* **EXERCISE REQUIREMENTS**: The word "stage" may appear in lines of the data below. Say how many lines hold it, giving only the number.

EXERCISE INPUTS START

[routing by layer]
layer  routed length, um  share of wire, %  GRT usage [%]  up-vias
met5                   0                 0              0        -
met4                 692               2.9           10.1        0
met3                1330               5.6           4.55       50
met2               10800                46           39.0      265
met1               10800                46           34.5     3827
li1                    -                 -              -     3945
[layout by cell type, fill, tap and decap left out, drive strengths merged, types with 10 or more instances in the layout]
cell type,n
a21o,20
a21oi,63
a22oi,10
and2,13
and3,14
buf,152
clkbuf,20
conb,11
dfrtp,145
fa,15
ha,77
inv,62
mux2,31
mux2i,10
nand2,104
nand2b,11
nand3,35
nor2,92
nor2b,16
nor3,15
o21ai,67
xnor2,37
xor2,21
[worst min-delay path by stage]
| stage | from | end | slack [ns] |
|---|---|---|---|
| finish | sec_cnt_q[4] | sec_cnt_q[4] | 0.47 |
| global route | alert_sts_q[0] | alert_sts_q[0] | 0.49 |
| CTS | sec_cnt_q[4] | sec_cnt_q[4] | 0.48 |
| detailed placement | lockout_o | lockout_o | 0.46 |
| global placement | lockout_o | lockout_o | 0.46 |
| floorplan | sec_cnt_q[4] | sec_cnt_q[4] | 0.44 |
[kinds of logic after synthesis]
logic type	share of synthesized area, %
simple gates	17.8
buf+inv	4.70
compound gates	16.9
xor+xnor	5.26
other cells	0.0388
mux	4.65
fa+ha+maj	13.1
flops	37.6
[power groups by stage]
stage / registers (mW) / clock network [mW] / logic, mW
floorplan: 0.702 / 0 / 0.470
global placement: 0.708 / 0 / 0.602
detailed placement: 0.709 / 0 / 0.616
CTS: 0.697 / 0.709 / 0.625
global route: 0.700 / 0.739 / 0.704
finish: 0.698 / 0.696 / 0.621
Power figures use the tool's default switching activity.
## src/avmrc_pkg.sv

```systemverilog
// Purpose: Shared constants and types of the matrix route controller
// Assumes: One 10 MHz clock, synchronous active-low reset
// Notes: Register offsets are byte addresses on a plain strobe port
//
// Summary of operation
// - Video selector 0 mutes, 1-4 pick input
// - Audio selector 0 mutes, 1-4 pick input
// - Video selectors act only while gate high
// - Audio selectors act only while gate high
// - Lock request blocks the takeover button
// - Panel may still view routes when locked
// - Lock during local mode returns to system
// - Takeover flag high exactly while local mode
// - Route reports always show applied source
// - Serial commands route, query status or set verbose
// - Serial reports give notices and status
package avmrc_pkg;
    // Selector width and legal range
    localparam int SEL_W = 3;
    localparam logic [2:0] SRC_MUTE = 3'h0;
    localparam logic [2:0] SRC_MAX = 3'h4;
    // Register port
    localparam int ADDR_W = 4;
    localparam logic [3:0] OFS_CTRL = 4'h0;
    localparam logic [3:0] OFS_STAT = 4'h4;
    localparam logic [3:0] OFS_INT_STAT = 4'h8;
    localparam logic [3:0] OFS_INT_MASK = 4'hC;
    // Field positions
    localparam int CTRL_VERBOSE_BIT = 0;
    localparam int STAT_VA_LSB = 0;
    localparam int STAT_VB_LSB = 4;
    localparam int STAT_AA_LSB = 8;
    localparam int STAT_AB_LSB = 12;
    localparam int STAT_LOCAL_BIT = 16;
    // Interrupt event bits
    localparam int EV_W = 3;
    localparam int EV_ROUTE = 0;
    localparam int EV_MODE = 1;
    localparam int EV_CMD_ERR = 2;
    // Reset values
    localparam logic CTRL_VERBOSE_RST = 1'b0;
    localparam logic [2:0] INT_MASK_RST = 3'h0;
    // Serial byte layout: [7:6] op/tag, [5] output b, [2:0] source
    localparam logic [1:0] OP_VIDEO = 2'h0;
    localparam logic [1:0] OP_AUDIO = 2'h1;
    localparam logic [1:0] OP_QUERY = 2'h2;
    localparam logic [1:0] OP_VERBOSE = 2'h3;
    localparam int BYTE_OUT_BIT = 5;
    localparam logic [2:0] STATUS_LAST = 3'h4;
    // Report sequencer states
    typedef enum logic [0:0] {RPT_IDLE, RPT_SEND} avmrc_rpt_t;
    // Source value legal check, shared by all selector paths
    function automatic logic avmrc_src_ok(input logic [2:0] s);
        avmrc_src_ok = (s <= SRC_MAX);
    endfunction
    // Build one report byte
    function automatic logic [7:0] avmrc_mk_byte(input logic [1:0] tag,
                                                 input logic outb,
                                                 input logic [2:0] s);
        avmrc_mk_byte = {tag, outb, 2'h0, s};
    endfunction
endpackage

```

## src/avmrc_route_ctrl.sv

```systemverilog
// Purpose: Route control of a four-input, two-output A/V matrix
// Assumes: All inputs synchronous to clk_sys; host keeps to one method
// Notes: Outputs a/b are index 0/1 of the internal route arrays
`timescale 1ns/100ps
module avmrc_route_ctrl
    import avmrc_pkg::*;
(
    input wire logic clk_sys,
    input wire logic resetn,
    input wire logic video_select_gate,
    input wire logic audio_select_gate,
    input wire logic panel_lock_request,
    input wire logic [2:0] video_route_select_a,
    input wire logic [2:0] video_route_select_b,
    input wire logic [2:0] audio_route_select_a,
    input wire logic [2:0] audio_route_select_b,
    input wire logic panel_takeover_press,
    input wire logic panel_route_write,
    input wire logic panel_route_audio,
    input wire logic panel_route_out,
    input wire logic [2:0] panel_route_src,
    output logic [2:0] panel_view_src,
    output logic panel_takeover_flag,
    output logic [2:0] video_route_report_a,
    output logic [2:0] video_route_report_b,
    output logic [2:0] audio_route_report_a,
    output logic [2:0] audio_route_report_b,
    input wire logic serial_cmd_valid,
    input wire logic [7:0] serial_cmd_data,
    output logic serial_report_valid,
    output logic [7:0] serial_report_data,
    input wire logic [3:0] reg_addr,
    input wire logic [31:0] reg_wdata,
    input wire logic reg_write,
    input wire logic reg_read,
    output logic [31:0] reg_rdata,
    output logic irq
);
    // Host-side routes, panel-side routes, applied routes
    logic [2:0] host_v [2];
    logic [2:0] host_a [2];
    logic [2:0] pnl_v [2];
    logic [2:0] pnl_a [2];
    logic [2:0] route_v [2];
    logic [2:0] route_a [2];
    logic local_mode;
    logic next_local;
    logic verbose;
    logic [2:0] int_stat;
    logic [2:0] int_mask;
    logic [2:0] ev;
    logic route_diff;
    logic cmd_err;
    logic start_query;
    logic notice_pend;
    avmrc_rpt_t rpt_state;
    logic [2:0] rpt_idx;
    logic [2:0] sel_v [2];
    logic [2:0] sel_a [2];
    // Decoded serial command fields
    logic [1:0] cmd_op;
    logic cmd_out;
    logic [2:0] cmd_src;

    assign sel_v[0] = video_route_select_a;
    assign sel_v[1] = video_route_select_b;
    assign sel_a[0] = audio_route_select_a;
    assign sel_a[1] = audio_route_select_b;
    assign cmd_op = serial_cmd_data[7:6];
    assign cmd_out = serial_cmd_data[BYTE_OUT_BIT];
    assign cmd_src = serial_cmd_data[2:0];

    // Illegal selector or serial source, flagged as a command error
    always_comb begin
        cmd_err = 1'b0;
        if (serial_cmd_valid && !cmd_op[1] && !avmrc_src_ok(cmd_src)) begin
            cmd_err = 1'b1;
        end
        for (int i = 0; i < 2; i++) begin
            if (video_select_gate && !avmrc_src_ok(sel_v[i])) begin
                cmd_err = 1'b1;
            end
            if (audio_select_gate && !avmrc_src_ok(sel_a[i])) begin
                cmd_err = 1'b1;
            end
        end
    end

    // Host route holding; serial wins over a gated selector that cycle
    always_ff @(posedge clk_sys) begin
        if (!resetn) begin
            host_v <= '{SRC_MUTE, SRC_MUTE};
            host_a <= '{SRC_MUTE, SRC_MUTE};
        end else begin
            for (int i = 0; i < 2; i++) begin
                // Gate low keeps the old value
                if (video_select_gate && avmrc_src_ok(sel_v[i])) begin
                    host_v[i] <= sel_v[i];
                end
                if (audio_select_gate && avmrc_src_ok(sel_a[i])) begin
                    host_a[i] <= sel_a[i];
                end
            end
            // Serial routing command
            if (serial_cmd_valid && avmrc_src_ok(cmd_src)) begin
                if (cmd_op == OP_VIDEO) begin
                    host_v[cmd_out] <= cmd_src;
                end else if (cmd_op == OP_AUDIO) begin
                    host_a[cmd_out] <= cmd_src;
                end
            end
        end
    end

    // Mode arbitration: lock forces system mode and blocks takeover
    always_comb begin
        next_local = local_mode;
        if (panel_lock_request) begin
            next_local = 1'b0;
        end else if (panel_takeover_press) begin
            next_local = !local_mode;
        end
    end

    always_ff @(posedge clk_sys) begin
        if (!resetn) begin
            local_mode <= 1'b0;
        end else begin
            local_mode <= next_local;
        end
    end

    // Panel routes: seeded from applied routes on entry to local mode
    always_ff @(posedge clk_sys) begin
        if (!resetn) begin
            pnl_v <= '{SRC_MUTE, SRC_MUTE};
            pnl_a <= '{SRC_MUTE, SRC_MUTE};
        end else if (next_local && !local_mode) begin
            pnl_v <= route_v;
            pnl_a <= route_a;
        end else if (local_mode && panel_route_write
                     && avmrc_src_ok(panel_route_src)) begin
            // Panel edits count only in local mode
            if (panel_route_audio) begin
                pnl_a[panel_route_out] <= panel_route_src;
            end else begin
                pnl_v[panel_route_out] <= panel_route_src;
            end
        end
    end

    // Applied routes follow the owner of the current mode
    always_ff @(posedge clk_sys) begin
        if (!resetn) begin
            route_v <= '{SRC_MUTE, SRC_MUTE};
            route_a <= '{SRC_MUTE, SRC_MUTE};
        end else if (local_mode) begin
            route_v <= pnl_v;
            route_a <= pnl_a;
        end else begin
            route_v <= host_v;
            route_a <= host_a;
        end
    end

    // Reports straight from the applied routes
    assign video_route_report_a = route_v[0];
    assign video_route_report_b = route_v[1];
    assign audio_route_report_a = route_a[0];
    assign audio_route_report_b = route_a[1];
    assign panel_takeover_flag = local_mode;

    // Panel view: shows the applied route in any mode
    always_ff @(posedge clk_sys) begin
        if (!resetn) begin
            panel_view_src <= SRC_MUTE;
        end else if (panel_route_audio) begin
            panel_view_src <= route_a[panel_route_out];
        end else begin
            panel_view_src <= route_v[panel_route_out];
        end
    end

    // Route change seen in the cycle before the applied routes move
    always_comb begin
        route_diff = 1'b0;
        for (int i = 0; i < 2; i++) begin
            route_diff = route_diff | (local_mode
                ? (pnl_v[i] != route_v[i]) || (pnl_a[i] != route_a[i])
                : (host_v[i] != route_v[i]) || (host_a[i] != route_a[i]));
        end
    end

    assign start_query = serial_cmd_valid && (cmd_op == OP_QUERY);

    // Event vector feeding the sticky status
    assign ev = {cmd_err, (next_local != local_mode), route_diff};

    // Notice pending: a route change under verbose waits for the sender
    always_ff @(posedge clk_sys) begin
        if (!resetn) begin
            notice_pend <= 1'b0;
        end else if (route_diff && verbose) begin
            notice_pend <= 1'b1;
        end else if (rpt_state == RPT_IDLE) begin
            notice_pend <= 1'b0;
        end
    end

    // Report sequencer: five bytes, routes a/b video, audio, then mode
    always_ff @(posedge clk_sys) begin
        if (!resetn) begin
            rpt_state <= RPT_IDLE;
            rpt_idx <= 3'h0;
        end else begin
            case (rpt_state)
                RPT_IDLE: begin
                    // Query or queued notice starts a full dump
                    if (start_query || notice_pend) begin
                        rpt_state <= RPT_SEND;
                        rpt_idx <= 3'h0;
                    end
                end
                RPT_SEND: begin
                    // Queries during a dump are dropped; dump is current
                    if (rpt_idx == STATUS_LAST) begin
                        rpt_state <= RPT_IDLE;
                    end else begin
                        rpt_idx <= rpt_idx + 3'h1;
                    end
                end
                default: begin
                    rpt_state <= RPT_IDLE;
                end
            endcase
        end
    end

    // Report byte register
    always_ff @(posedge clk_sys) begin
        if (!resetn) begin
            serial_report_valid <= 1'b0;
            serial_report_data <= 8'h00;
        end else begin
            serial_report_valid <= (rpt_state == RPT_SEND);
            case (rpt_idx)
                3'h0: serial_report_data <=
                    avmrc_mk_byte(OP_VIDEO, 1'b0, route_v[0]);
                3'h1: serial_report_data <=
                    avmrc_mk_byte(OP_VIDEO, 1'b1, route_v[1]);
                3'h2: serial_report_data <=
                    avmrc_mk_byte(OP_AUDIO, 1'b0, route_a[0]);
                3'h3: serial_report_data <=
                    avmrc_mk_byte(OP_AUDIO, 1'b1, route_a[1]);
                default: serial_report_data <=
                    avmrc_mk_byte(OP_QUERY, 1'b0, {2'h0, local_mode});
            endcase
        end
    end

    // Verbose flag: register write or serial command
    always_ff @(posedge clk_sys) begin
        if (!resetn) begin
            verbose <= CTRL_VERBOSE_RST;
        end else if (serial_cmd_valid && cmd_op == OP_VERBOSE) begin
            verbose <= serial_cmd_data[0];
        end else if (reg_write && reg_addr == OFS_CTRL) begin
            verbose <= reg_wdata[CTRL_VERBOSE_BIT];
        end
    end

    // Sticky status, write one to clear; a new event beats the clear
    always_ff @(posedge clk_sys) begin
        if (!resetn) begin
            int_stat <= 3'h0;
        end else if (reg_write && reg_addr == OFS_INT_STAT) begin
            int_stat <= (int_stat & ~reg_wdata[2:0]) | ev;
        end else begin
            int_stat <= int_stat | ev;
        end
    end

    // Interrupt mask
    always_ff @(posedge clk_sys) begin
        if (!resetn) begin
            int_mask <= INT_MASK_RST;
        end else if (reg_write && reg_addr == OFS_INT_MASK) begin
            int_mask <= reg_wdata[2:0];
        end
    end

    assign irq = |(int_stat & int_mask);

    // Read data one cycle after the strobe; unmapped reads give zero
    always_ff @(posedge clk_sys) begin
        reg_rdata <= 32'h0000_0000;
        if (resetn && reg_read) begin
            case (reg_addr)
                OFS_CTRL: reg_rdata[CTRL_VERBOSE_BIT] <= verbose;
                OFS_STAT: begin
                    reg_rdata[STAT_VA_LSB +: 3] <= route_v[0];
                    reg_rdata[STAT_VB_LSB +: 3] <= route_v[1];
                    reg_rdata[STAT_AA_LSB +: 3] <= route_a[0];
                    reg_rdata[STAT_AB_LSB +: 3] <= route_a[1];
                    reg_rdata[STAT_LOCAL_BIT] <= local_mode;
                end
                OFS_INT_STAT: reg_rdata[2:0] <= int_stat;
                OFS_INT_MASK: reg_rdata[2:0] <= int_mask;
                default: reg_rdata <= 32'h0000_0000;
            endcase
        end
    end

    // Checks
    chk_lock_exits_local: assert property (@(posedge clk_sys)
        disable iff (!resetn) panel_lock_request |=> !panel_takeover_flag)
        else $error("lock did not leave local mode");
    chk_lock_blocks_press: assert property (@(posedge clk_sys)
        disable iff (!resetn)
        (panel_lock_request && !local_mode) |=> !local_mode)
        else $error("takeover accepted while locked");
    chk_press_enters: assert property (@(posedge clk_sys)
        disable iff (!resetn)
        (panel_takeover_press && !panel_lock_request && !local_mode)
        |=> panel_takeover_flag)
        else $error("takeover press ignored");
    chk_video_gate_route: assert property (@(posedge clk_sys)
        disable iff (!resetn)
        (video_select_gate && !local_mode && !serial_cmd_valid
         && video_route_select_a <= SRC_MAX) ##1 !local_mode
        |=> video_route_report_a == $past(video_route_select_a, 2))
        else $error("gated video selector not applied");
    chk_audio_gate_route: assert property (@(posedge clk_sys)
        disable iff (!resetn)
        (audio_select_gate && !local_mode && !serial_cmd_valid
         && audio_route_select_b <= SRC_MAX) ##1 !local_mode
        |=> audio_route_report_b == $past(audio_route_select_b, 2))
        else $error("gated audio selector not applied");
    chk_gate_low_hold: assert property (@(posedge clk_sys)
        disable iff (!resetn)
        (!video_select_gate && !serial_cmd_valid && !local_mode) [*3]
        |-> $stable(video_route_report_b))
        else $error("video route moved with gate low");
    chk_src_range: assert property (@(posedge clk_sys)
        disable iff (!resetn)
        video_route_report_a <= SRC_MAX && audio_route_report_a <= SRC_MAX)
        else $error("route outside legal range");
    chk_query_dump: assert property (@(posedge clk_sys)
        disable iff (!resetn)
        (start_query && rpt_state == RPT_IDLE)
        |=> ##1 serial_report_valid [*5] ##1 !serial_report_valid)
        else $error("status dump not five bytes");
    chk_serial_route: assert property (@(posedge clk_sys)
        disable iff (!resetn)
        (serial_cmd_valid && cmd_op == OP_AUDIO && !cmd_out
         && cmd_src <= SRC_MAX && !audio_select_gate && !local_mode)
        ##1 !local_mode |=> audio_route_report_a == $past(cmd_src, 2))
        else $error("serial audio route not applied");
    chk_irq_level: assert property (@(posedge clk_sys)
        disable iff (!resetn)
        (ev[EV_MODE] && int_mask[EV_MODE]) |=> irq)
        else $error("mode event did not raise interrupt");
    cov_local_round: cover property (@(posedge clk_sys)
        disable iff (!resetn) !local_mode ##1 local_mode ##[1:50] !local_mode);
    cov_lock_kick: cover property (@(posedge clk_sys)
        disable iff (!resetn) local_mode && panel_lock_request);
    cov_notice: cover property (@(posedge clk_sys)
        disable iff (!resetn) notice_pend ##[1:10] serial_report_valid);
endmodule // avmrc_route_ctrl

```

EXERCISE INPUTS END

* **FINISHED TASK**: 4